Educational Goals/Teaching Points: The goal of our exhibit is to review rationale for lung cancer screening, including potential benefits and harms. We will discuss the article entitled, “Ten Pillars of Lung Cancer Screening: Rational and Logistics of a Lung Cancer Screening Program” (RadioGraphics 2015; 35:1890–1908), and how the authors created an LCSP in our urban hospital. We will define current CMS reimbursement criteria as well as common reasons for nonreimbursement. We will explore how the implementation of key changes in current practice improved both success of screening and number of reimbursable examinations. Participants will understand Lung-Reporting and Data System (RADS) ratings and standardized reporting methods. We will also provide guidance for residents interested in developing a LCSP at their own institution.

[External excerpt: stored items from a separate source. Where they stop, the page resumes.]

File: src/rtl/exu_pkg.sv
`default_nettype none

package exu_pkg;

    localparam int XLEN      = 32;
    localparam int REG_AW    = 5;
    localparam int SHAMT_W   = $clog2(XLEN);
    localparam int WDT_LIMIT = 16;
    localparam int WDT_CNT_W = $clog2(WDT_LIMIT + 1);

    // only OKAY is treated as success, every other code is a bus error
    localparam logic [1:0] RESP_OKAY = 2'b00;

    typedef enum logic [3:0] {
        ADD,
        SUB,
        AND,
        OR,
        XOR,
        SLL,
        SRL,
        SRA,
        SLT,
        SLTU
    } alu_op_e;

    typedef enum logic [3:0] {
        NONE,
        BEQ,
        BNE,
        BLT,
        BGE,
        BLTU,
        BGEU,
        JAL,
        JALR
    } br_op_e;

    typedef enum logic [1:0] {
        BYTE,
        HALF,
        WORD
    } mem_size_e;

    typedef struct packed {
        alu_op_e             alu_op;
        logic [XLEN-1:0]     src1;
        logic [XLEN-1:0]     src2;
        br_op_e              br_op;
        logic [XLEN-1:0]     pc;
        logic [XLEN-1:0]     imm;
        logic                mem_ren;
        logic                mem_wen;
        mem_size_e           mem_size;
        logic                mem_unsigned;
        logic [XLEN-1:0]     store_data;
        logic [REG_AW-1:0]   rd;
    } exu_req_t;

    typedef struct packed {
        logic                reg_wen;
        logic [REG_AW-1:0]   rd;
        logic [XLEN-1:0]     wdata;
        logic                redirect;
        logic [XLEN-1:0]     target_pc;
        logic                bus_err;
    } exu_resp_t;

    // one request struct shared by the aw, w and ar channels
    typedef struct packed {
        logic [XLEN-1:0]     addr;
        logic [XLEN-1:0]     wdata;
        logic [3:0]          wstrb;
    } mem_req_t;

endpackage

`default_nettype wire

File: src/rtl/exu_alu.sv
`default_nettype none

module exu_alu (
    input  exu_pkg::alu_op_e           alu_op,
    input  logic [exu_pkg::XLEN-1:0]   src1,
    input  logic [exu_pkg::XLEN-1:0]   src2,
    output logic [exu_pkg::XLEN-1:0]   result,
    output logic                       less,
    output logic                       zero
);
    import exu_pkg::*;

    logic               signed_less;
    logic               unsigned_less;
    logic [SHAMT_W-1:0] shamt;

    assign signed_less   = $signed(src1) < $signed(src2);
    assign unsigned_less = src1 < src2;
    assign shamt         = src2[SHAMT_W-1:0];

    // branches pick SLTU for the unsigned compares, everything else compares signed
    assign less = (alu_op == SLTU) ? unsigned_less : signed_less;
    assign zero = (src1 == src2);

    always_comb begin
        case (alu_op)
            ADD:     result = src1 + src2;
            SUB:     result = src1 - src2;
            AND:     result = src1 & src2;
            OR:      result = src1 | src2;
            XOR:     result = src1 ^ src2;
            SLL:     result = src1 << shamt;
            SRL:     result = src1 >> shamt;
            SRA:     result = $unsigned($signed(src1) >>> shamt);
            SLT:     result = {{(XLEN-1){1'b0}}, signed_less};
            SLTU:    result = {{(XLEN-1){1'b0}}, unsigned_less};
            default: result = '0;
        endcase
    end

endmodule

`default_nettype wire

File: src/rtl/exu_bru.sv
`default_nettype none

module exu_bru (
    input  exu_pkg::br_op_e            br_op,
    input  logic [exu_pkg::XLEN-1:0]   pc,
    input  logic [exu_pkg::XLEN-1:0]   imm,
    input  logic [exu_pkg::XLEN-1:0]   sum,
    input  logic                       less,
    input  logic                       zero,
    output logic                       taken,
    output logic [exu_pkg::XLEN-1:0]   target,
    output logic [exu_pkg::XLEN-1:0]   link
);
    import exu_pkg::*;

    always_comb begin
        case (br_op)
            BEQ:       taken = zero;
            BNE:       taken = !zero;
            BLT, BLTU: taken = less;
            BGE, BGEU: taken = !less;
            JAL, JALR: taken = 1'b1;
            default:   taken = 1'b0;
        endcase
    end

    // jalr takes rs1 + imm from the ALU and drops bit 0
    assign target = (br_op == JALR) ? {sum[XLEN-1:1], 1'b0} : pc + imm;
    assign link   = pc + XLEN'(4);

endmodule

`default_nettype wire

File: src/rtl/lsu_align.sv
`default_nettype none

module lsu_align (
    input  logic [1:0]                 addr_lo,
    input  exu_pkg::mem_size_e         size,
    input  logic                       is_unsigned,
    input  logic [exu_pkg::XLEN-1:0]   store_data,
    input  logic [exu_pkg::XLEN-1:0]   load_word,
    output logic [exu_pkg::XLEN-1:0]   wdata,
    output logic [3:0]                 wstrb,
    output logic [exu_pkg::XLEN-1:0]   load_value
);
    import exu_pkg::*;

    logic [XLEN-1:0] byte_lane;
    logic [XLEN-1:0] half_lane;

    // store data is copied into every lane, the strobe selects the one that counts
    always_comb begin
        case (size)
            BYTE: begin
                wdata = {4{store_data[7:0]}};
                wstrb = 4'b0001 << addr_lo;
            end
            HALF: begin
                wdata = {2{store_data[15:0]}};
                wstrb = addr_lo[1] ? 4'b1100 : 4'b0011;
            end
            default: begin
                wdata = store_data;
                wstrb = 4'b1111;
            end
        endcase
    end

    assign byte_lane = load_word >> {addr_lo, 3'b000};
    assign half_lane = load_word >> {addr_lo[1], 4'b0000};

    always_comb begin
        case (size)
            BYTE:    load_value = {{(XLEN-8){byte_lane[7] & !is_unsigned}}, byte_lane[7:0]};
            HALF:    load_value = {{(XLEN-16){half_lane[15] & !is_unsigned}}, half_lane[15:0]};
            default: load_value = load_word;
        endcase
    end

endmodule

`default_nettype wire

File: src/rtl/bus_watchdog.sv
`default_nettype none

module bus_watchdog (
    input  logic clk,
    input  logic rst_n,
    input  logic enable,
    output logic expired
);
    import exu_pkg::*;

    logic [WDT_CNT_W-1:0] count;

    // the count saturates at the limit so expired stays up until enable drops
    always_ff @(posedge clk or negedge rst_n) begin
        if (!rst_n) begin
            count <= '0;
        end else if (!enable) begin
            count <= '0;
        end else if (count != WDT_CNT_W'(WDT_LIMIT)) begin
            count <= count + 1'b1;
        end
    end

    assign expired = enable && (count == WDT_CNT_W'(WDT_LIMIT));

endmodule

`default_nettype wire

File: src/rtl/lsu_fsm.sv
`default_nettype none

module lsu_fsm (
    input  logic                       clk,
    input  logic                       rst_n,
    input  logic                       id_valid,
    input  exu_pkg::exu_req_t          id_req,
    input  logic                       wb_ready,
    input  logic [exu_pkg::XLEN-1:0]   alu_result,
    input  logic                       br_taken,
    input  logic [exu_pkg::XLEN-1:0]   br_target,
    input  logic [exu_pkg::XLEN-1:0]   br_link,
    input  logic [exu_pkg::XLEN-1:0]   load_value,
    input  logic                       expired,
    input  logic                       aw_ready,
    input  logic                       w_ready,
    input  logic                       b_valid,
    input  logic [1:0]                 b_resp,
    input  logic                       ar_ready,
    input  logic                       r_valid,
    input  logic [1:0]                 r_resp,
    output logic                       ex_ready,
    output logic                       ex_valid,
    output exu_pkg::exu_resp_t         ex_resp,
    output exu_pkg::exu_req_t          held_req,
    output logic                       aw_valid,
    output logic                       w_valid,
    output logic                       b_ready,
    output logic                       ar_valid,
    output logic                       r_ready,
    output logic                       wd_enable
);
    import exu_pkg::*;

    typedef enum logic [2:0] {IDLE, EXEC, WRITE, WRESP, READ, RRESP, HOLD} state_e;

    state_e    state;
    state_e    state_d;
    logic      aw_valid_d;
    logic      w_valid_d;
    logic      resp_load;
    exu_resp_t resp_d;
    logic      is_jump;
    logic      writes_rd;
    logic      r_ok;

    assign is_jump   = (held_req.br_op == JAL) || (held_req.br_op == JALR);
    assign writes_rd = (held_req.rd != '0) && ((held_req.br_op == NONE) || is_jump);
    assign r_ok      = (r_resp == RESP_OKAY);

    assign ex_ready  = (state == IDLE);
    assign ex_valid  = (state == HOLD);
    assign ar_valid  = (state == READ);
    assign b_ready   = (state == WRESP);
    assign r_ready   = (state == RRESP);
    assign wd_enable = (state == WRITE) || (state == WRESP) ||
                       (state == READ) || (state == RRESP);

    always_comb begin
        state_d    = state;
        aw_valid_d = aw_valid && !aw_ready;
        w_valid_d  = w_valid && !w_ready;
        resp_load  = 1'b0;
        resp_d     = '0;
        resp_d.rd  = held_req.rd;
        case (state)
            IDLE: begin
                if (id_valid) begin
                    state_d = EXEC;
                end
            end
            EXEC: begin
                if (held_req.mem_wen) begin
                    state_d    = WRITE;
                    aw_valid_d = 1'b1;
                    w_valid_d  = 1'b1;
                end else if (held_req.mem_ren) begin
                    state_d = READ;
                end else begin
                    state_d          = HOLD;
                    resp_load        = 1'b1;
                    resp_d.reg_wen   = writes_rd;
                    resp_d.wdata     = is_jump ? br_link : alu_result;
                    resp_d.redirect  = br_taken;
                    resp_d.target_pc = br_taken ? br_target : '0;
                end
            end
            WRITE: begin
                // aw and w may complete in either order
                if (!aw_valid_d && !w_valid_d) begin
                    state_d = WRESP;
                end
            end
            WRESP: begin
                if (b_valid) begin
                    state_d        = HOLD;
                    resp_load      = 1'b1;
                    resp_d.bus_err = (b_resp != RESP_OKAY);
                end
            end
            READ: begin
                if (ar_ready) begin
                    state_d = RRESP;
                end
            end
            RRESP: begin
                if (r_valid) begin
                    state_d        = HOLD;
                    resp_load      = 1'b1;
                    resp_d.reg_wen = r_ok && (held_req.rd != '0);
                    resp_d.wdata   = r_ok ? load_value : '0;
                    resp_d.bus_err = !r_ok;
                end
            end
            HOLD: begin
                if (wb_ready) begin
                    state_d = IDLE;
                end
            end
            default: state_d = IDLE;
        endcase

        // a response arriving in the expiry cycle still wins
        if (wd_enable && expired && !resp_load) begin
            state_d        = HOLD;
            aw_valid_d     = 1'b0;
            w_valid_d      = 1'b0;
            resp_load      = 1'b1;
            resp_d         = '0;
            resp_d.rd      = held_req.rd;
            resp_d.bus_err = 1'b1;
        end
    end

    always_ff @(posedge clk or negedge rst_n) begin
        if (!rst_n) begin
            state    <= IDLE;
            aw_valid <= 1'b0;
            w_valid  <= 1'b0;
        end else begin
            state    <= state_d;
            aw_valid <= aw_valid_d;
            w_valid  <= w_valid_d;
        end
    end

    always_ff @(posedge clk) begin
        if (ex_ready && id_valid) begin
            held_req <= id_req;
        end
        if (resp_load) begin
            ex_resp <= resp_d;
        end
    end

endmodule

`default_nettype wire

File: src/rtl/exu.sv
`default_nettype none

module exu (
    input  logic                       clk,
    input  logic                       rst_n,
    input  logic                       id_valid,
    input  exu_pkg::exu_req_t          id_req,
    output logic                       ex_ready,
    output logic                       ex_valid,
    output exu_pkg::exu_resp_t         ex_resp,
    input  logic                       wb_ready,
    output exu_pkg::mem_req_t          mem_req,
    output logic                       aw_valid,
    input  logic                       aw_ready,
    output logic                       w_valid,
    input  logic                       w_ready,
    input  logic                       b_valid,
    output logic                       b_ready,
    input  logic [1:0]                 b_resp,
    output logic                       ar_valid,
    input  logic                       ar_ready,
    input  logic                       r_valid,
    output logic                       r_ready,
    input  logic [exu_pkg::XLEN-1:0]   r_data,
    input  logic [1:0]                 r_resp
);
    import exu_pkg::*;

    exu_req_t        held_req;
    logic [XLEN-1:0] alu_result;
    logic            alu_less;
    logic            alu_zero;
    logic            br_taken;
    logic [XLEN-1:0] br_target;
    logic [XLEN-1:0] br_link;
    logic [XLEN-1:0] st_wdata;
    logic [3:0]      st_wstrb;
    logic [XLEN-1:0] load_value;
    logic            wd_enable;
    logic            wd_expired;

    exu_alu u_alu (
        .alu_op (held_req.alu_op),
        .src1   (held_req.src1  ),
        .src2   (held_req.src2  ),
        .result (alu_result     ),
        .less   (alu_less       ),
        .zero   (alu_zero       )
    );

    exu_bru u_bru (
        .br_op  (held_req.br_op),
        .pc     (held_req.pc   ),
        .imm    (held_req.imm  ),
        .sum    (alu_result    ),
        .less   (alu_less      ),
        .zero   (alu_zero      ),
        .taken  (br_taken      ),
        .target (br_target     ),
        .link   (br_link       )
    );

    // the ALU sum doubles as the load/store address
    lsu_align u_align (
        .addr_lo     (alu_result[1:0]      ),
        .size        (held_req.mem_size    ),
        .is_unsigned (held_req.mem_unsigned),
        .store_data  (held_req.store_data  ),
        .load_word   (r_data               ),
        .wdata       (st_wdata             ),
        .wstrb       (st_wstrb             ),
        .load_value  (load_value           )
    );

    assign mem_req = '{addr: alu_result, wdata: st_wdata, wstrb: st_wstrb};

    bus_watchdog u_wdt (
        .clk     (clk       ),
        .rst_n   (rst_n     ),
        .enable  (wd_enable ),
        .expired (wd_expired)
    );

    lsu_fsm u_fsm (
        .clk        (clk       ),
        .rst_n      (rst_n     ),
        .id_valid   (id_valid  ),
        .id_req     (id_req    ),
        .wb_ready   (wb_ready  ),
        .alu_result (alu_result),
        .br_taken   (br_taken  ),
        .br_target  (br_target ),
        .br_link    (br_link   ),
        .load_value (load_value),
        .expired    (wd_expired),
        .aw_ready   (aw_ready  ),
        .w_ready    (w_ready   ),
        .b_valid    (b_valid   ),
        .b_resp     (b_resp    ),
        .ar_ready   (ar_ready  ),
        .r_valid    (r_valid   ),
        .r_resp     (r_resp    ),
        .ex_ready   (ex_ready  ),
        .ex_valid   (ex_valid  ),
        .ex_resp    (ex_resp   ),
        .held_req   (held_req  ),
        .aw_valid   (aw_valid  ),
        .w_valid    (w_valid   ),
        .b_ready    (b_ready   ),
        .ar_valid   (ar_valid  ),
        .r_ready    (r_ready   ),
        .wd_enable  (wd_enable )
    );

endmodule

`default_nettype wire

Key Anatomic/Physiologic Issues and Imaging Findings/Techniques: Multiple radiologic factors are tied to the reimbursement of lung cancer screening. These include the technical aspects of image acquisition, methods of evaluation of lung nodules and other findings, as well as standardized reporting. Lung-RADS is a quality assurance tool developed by the American College of Radiology to assign a rating to lung cancer screening examinations that dictates recommendations for follow-up. A review of Lung-RADS ratings, with representative examples, will be provided in this exhibit, with specific emphasis on standardized reporting and the influence this has on reimbursement.

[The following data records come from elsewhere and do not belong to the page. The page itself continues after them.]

==> src/oflow_iou_defs.svh <==
// overlap engine widths and register map
`ifndef OFLOW_IOU_DEFS_SVH
`define OFLOW_IOU_DEFS_SVH

// datapath widths
`define COORD_LEN 10
`define AREA_LEN 20
`define FRAC_LEN 16
// one integer bit so a ratio of exactly one fits
`define QUOT_LEN (`FRAC_LEN + 1)

// apb bus widths
`define APB_ADDR_LEN 8
`define APB_DATA_LEN 32

// register offsets
`define ADDR_K_TL 8'h00
`define ADDR_K_BR 8'h04
`define ADDR_H_TL 8'h08
`define ADDR_H_BR 8'h0C
`define ADDR_CTRL 8'h10
`define ADDR_STATUS 8'h14
`define ADDR_RESULT 8'h18

// field positions inside a corner word
`define X_LSB 0
`define Y_LSB 16

// ctrl start bit
`define CTRL_START_BIT 0

`endif

==> src/oflow_iou_pkg.sv <==
// overlap engine shared types
`include "oflow_iou_defs.svh"

package oflow_iou_pkg;

	// ----------------------------------------
	// datapath types
	// ----------------------------------------

	// one box coordinate, x or y
	typedef logic [`COORD_LEN-1:0] coord_t;

	// box area, intersection or union
	typedef logic [`AREA_LEN-1:0] area_t;

	// q0.16 ratio or distance
	typedef logic [`FRAC_LEN-1:0] ratio_t;

	// ----------------------------------------
	// controller states
	// ----------------------------------------
	typedef enum logic [1:0] {
		ST_IDLE,
		ST_AREA,
		ST_DIVIDE,
		ST_RESULT
	} iou_state_t;

endpackage

==> src/oflow_iou_apb_regs.sv <==
// apb register file
`include "oflow_iou_defs.svh"

module oflow_iou_apb_regs (
	input  logic                       clk,
	input  logic                       reset_N,
	input  logic                       psel,
	input  logic                       penable,
	input  logic                       pwrite,
	input  logic [`APB_ADDR_LEN-1:0]   paddr,
	input  logic [`APB_DATA_LEN-1:0]   pwdata,
	input  logic                       result_we,
	input  logic                       busy,
	input  oflow_iou_pkg::ratio_t      ratio,
	input  oflow_iou_pkg::ratio_t      distance,
	output logic [`APB_DATA_LEN-1:0]   prdata,
	output logic                       pready,
	output logic                       pslverr,
	output logic                       start,
	output logic                       irq,
	output oflow_iou_pkg::coord_t      k_x_tl,
	output oflow_iou_pkg::coord_t      k_y_tl,
	output oflow_iou_pkg::coord_t      k_x_br,
	output oflow_iou_pkg::coord_t      k_y_br,
	output oflow_iou_pkg::coord_t      h_x_tl,
	output oflow_iou_pkg::coord_t      h_y_tl,
	output oflow_iou_pkg::coord_t      h_x_br,
	output oflow_iou_pkg::coord_t      h_y_br
);
	import oflow_iou_pkg::*;

	logic                     access;
	logic                     wr_en;
	logic                     mapped;
	logic                     done;
	logic [`APB_DATA_LEN-1:0] result_q;
	logic [`APB_DATA_LEN-1:0] rd_data;

	// pack x and y into one corner word, spare bits zero
	function automatic logic [`APB_DATA_LEN-1:0] corner_word(input coord_t x, input coord_t y);
		logic [`APB_DATA_LEN-1:0] w;
		w = '0;
		w[`X_LSB +: `COORD_LEN] = x;
		w[`Y_LSB +: `COORD_LEN] = y;
		return w;
	endfunction

	// ----------------------------------------
	// apb decode
	// ----------------------------------------
	// access phase of a transfer
	assign access = psel & penable;
	// unmapped writes never land
	assign wr_en = access & pwrite & mapped;

	// read mux, also flags unmapped offsets
	always_comb begin
		mapped = 1'b1;
		rd_data = '0;
		case (paddr)
			`ADDR_K_TL: rd_data = corner_word(k_x_tl, k_y_tl);
			`ADDR_K_BR: rd_data = corner_word(k_x_br, k_y_br);
			`ADDR_H_TL: rd_data = corner_word(h_x_tl, h_y_tl);
			`ADDR_H_BR: rd_data = corner_word(h_x_br, h_y_br);
			// start is self clearing
			`ADDR_CTRL: rd_data = '0;
			// busy in bit 0, done in bit 1
			`ADDR_STATUS: rd_data = `APB_DATA_LEN'({done, busy});
			`ADDR_RESULT: rd_data = result_q;
			default: mapped = 1'b0;
		endcase
	end

	assign prdata = rd_data;
	assign pready = 1'b1;
	assign pslverr = access & ~mapped;
	assign irq = done;

	// ----------------------------------------
	// box corner registers
	// ----------------------------------------
	always_ff @(posedge clk or negedge reset_N) begin
		if (!reset_N) begin
			k_x_tl <= '0;
			k_y_tl <= '0;
			k_x_br <= '0;
			k_y_br <= '0;
			h_x_tl <= '0;
			h_y_tl <= '0;
			h_x_br <= '0;
			h_y_br <= '0;
		end else if (wr_en) begin
			case (paddr)
				`ADDR_K_TL: begin
					k_x_tl <= pwdata[`X_LSB +: `COORD_LEN];
					k_y_tl <= pwdata[`Y_LSB +: `COORD_LEN];
				end
				`ADDR_K_BR: begin
					k_x_br <= pwdata[`X_LSB +: `COORD_LEN];
					k_y_br <= pwdata[`Y_LSB +: `COORD_LEN];
				end
				`ADDR_H_TL: begin
					h_x_tl <= pwdata[`X_LSB +: `COORD_LEN];
					h_y_tl <= pwdata[`Y_LSB +: `COORD_LEN];
				end
				`ADDR_H_BR: begin
					h_x_br <= pwdata[`X_LSB +: `COORD_LEN];
					h_y_br <= pwdata[`Y_LSB +: `COORD_LEN];
				end
				default: ;
			endcase
		end
	end

	// ----------------------------------------
	// start, done and result
	// ----------------------------------------
	always_ff @(posedge clk or negedge reset_N) begin
		if (!reset_N) begin
			start <= 1'b0;
			done <= 1'b0;
			result_q <= '0;
		end else begin
			// one cycle pulse after the ctrl write, dropped while busy
			start <= wr_en && (paddr == `ADDR_CTRL) && pwdata[`CTRL_START_BIT] && !busy;
			// sticky until the next accepted start
			if (result_we)
				done <= 1'b1;
			else if (start)
				done <= 1'b0;
			// distance high, ratio low
			if (result_we)
				result_q <= {distance, ratio};
		end
	end

endmodule

==> src/oflow_iou_ctrl.sv <==
// overlap scoring controller
`include "oflow_iou_defs.svh"

module oflow_iou_ctrl (
	input  logic                  clk,
	input  logic                  reset_N,
	input  logic                  start,
	input  logic                  div_done,
	input  logic [`QUOT_LEN-1:0]  quotient,
	output logic                  load_boxes,
	output logic                  div_start,
	output logic                  result_we,
	output logic                  busy,
	output oflow_iou_pkg::ratio_t ratio,
	output oflow_iou_pkg::ratio_t distance
);
	import oflow_iou_pkg::*;

	// largest q0.16 value, stands in for one
	localparam ratio_t RATIO_MAX = {`FRAC_LEN{1'b1}};

	iou_state_t state;
	iou_state_t next_state;
	ratio_t     ratio_sat;

	// ----------------------------------------
	// state register
	// ----------------------------------------
	always_ff @(posedge clk or negedge reset_N) begin
		if (!reset_N)
			state <= ST_IDLE;
		else
			state <= next_state;
	end

	// next state
	always_comb begin
		next_state = state;
		case (state)
			// wait for an accepted start
			ST_IDLE:
				if (start)
					next_state = ST_AREA;
			// boxes latched in this cycle
			ST_AREA: next_state = ST_DIVIDE;
			// hold until the divider finishes
			ST_DIVIDE:
				if (div_done)
					next_state = ST_RESULT;
			ST_RESULT: next_state = ST_IDLE;
			default: next_state = ST_IDLE;
		endcase
	end

	// ----------------------------------------
	// stage strobes
	// ----------------------------------------
	assign load_boxes = (state == ST_AREA);
	assign result_we = (state == ST_RESULT);
	assign busy = (state != ST_IDLE);

	// div_start lands in the first divide cycle, overlap outputs valid by then
	always_ff @(posedge clk or negedge reset_N) begin
		if (!reset_N)
			div_start <= 1'b0;
		else
			div_start <= (state == ST_AREA);
	end

	// ----------------------------------------
	// result forming
	// ----------------------------------------
	// quotient of exactly one clips to the max fraction
	assign ratio_sat = quotient[`QUOT_LEN-1] ? RATIO_MAX : quotient[`FRAC_LEN-1:0];

	// captured on div_done, written out in the result state
	always_ff @(posedge clk) begin
		if (div_done) begin
			ratio <= ratio_sat;
			// overlap distance, one minus iou
			distance <= RATIO_MAX - ratio_sat;
		end
	end

endmodule

==> src/oflow_iou_overlap.sv <==
// box intersection and union datapath
`include "oflow_iou_defs.svh"

module oflow_iou_overlap (
	input  logic                  clk,
	input  logic                  reset_N,
	input  logic                  load_boxes,
	input  oflow_iou_pkg::coord_t k_x_tl,
	input  oflow_iou_pkg::coord_t k_y_tl,
	input  oflow_iou_pkg::coord_t k_x_br,
	input  oflow_iou_pkg::coord_t k_y_br,
	input  oflow_iou_pkg::coord_t h_x_tl,
	input  oflow_iou_pkg::coord_t h_y_tl,
	input  oflow_iou_pkg::coord_t h_x_br,
	input  oflow_iou_pkg::coord_t h_y_br,
	output oflow_iou_pkg::area_t  inter_area,
	output oflow_iou_pkg::area_t  union_area
);
	import oflow_iou_pkg::*;

	coord_t             k_w, k_h, h_w, h_h;
	coord_t             i_w, i_h;
	area_t              k_area, h_area, i_area;
	logic [`AREA_LEN:0] area_sum;

	function automatic coord_t coord_max(input coord_t a, input coord_t b);
		return (a > b) ? a : b;
	endfunction

	function automatic coord_t coord_min(input coord_t a, input coord_t b);
		return (a < b) ? a : b;
	endfunction

	// hi minus lo, zero when the edges cross
	function automatic coord_t span(input coord_t lo, input coord_t hi);
		return (hi > lo) ? coord_t'(hi - lo) : '0;
	endfunction

	// ----------------------------------------
	// widths and heights
	// ----------------------------------------
	assign k_w = span(k_x_tl, k_x_br);
	assign k_h = span(k_y_tl, k_y_br);
	assign h_w = span(h_x_tl, h_x_br);
	assign h_h = span(h_y_tl, h_y_br);
	// intersection rectangle, larger tl against smaller br
	assign i_w = span(coord_max(k_x_tl, h_x_tl), coord_min(k_x_br, h_x_br));
	assign i_h = span(coord_max(k_y_tl, h_y_tl), coord_min(k_y_br, h_y_br));

	// 10x10 products fit the area width
	assign k_area = k_w * k_h;
	assign h_area = h_w * h_h;
	assign i_area = i_w * i_h;
	// one extra bit before subtracting the overlap
	assign area_sum = k_area + h_area;

	// latched on load_boxes so boxes may change mid run
	always_ff @(posedge clk or negedge reset_N) begin
		if (!reset_N) begin
			inter_area <= '0;
			union_area <= '0;
		end else if (load_boxes) begin
			inter_area <= i_area;
			union_area <= area_t'(area_sum - i_area);
		end
	end

endmodule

Conclusion: Lung cancer screening via annual low-dose CT chest examination has been proven to reduce mortality in high-risk patients. Residents at our urban hospital were able to successfully implement a multidisciplinary LCSP. An understanding of the CMS eligibility and reimbursement criteria, including standardized reporting techniques, were integral to our success. Following a similar approach, residents at other hospitals can successfully implement a LCSP.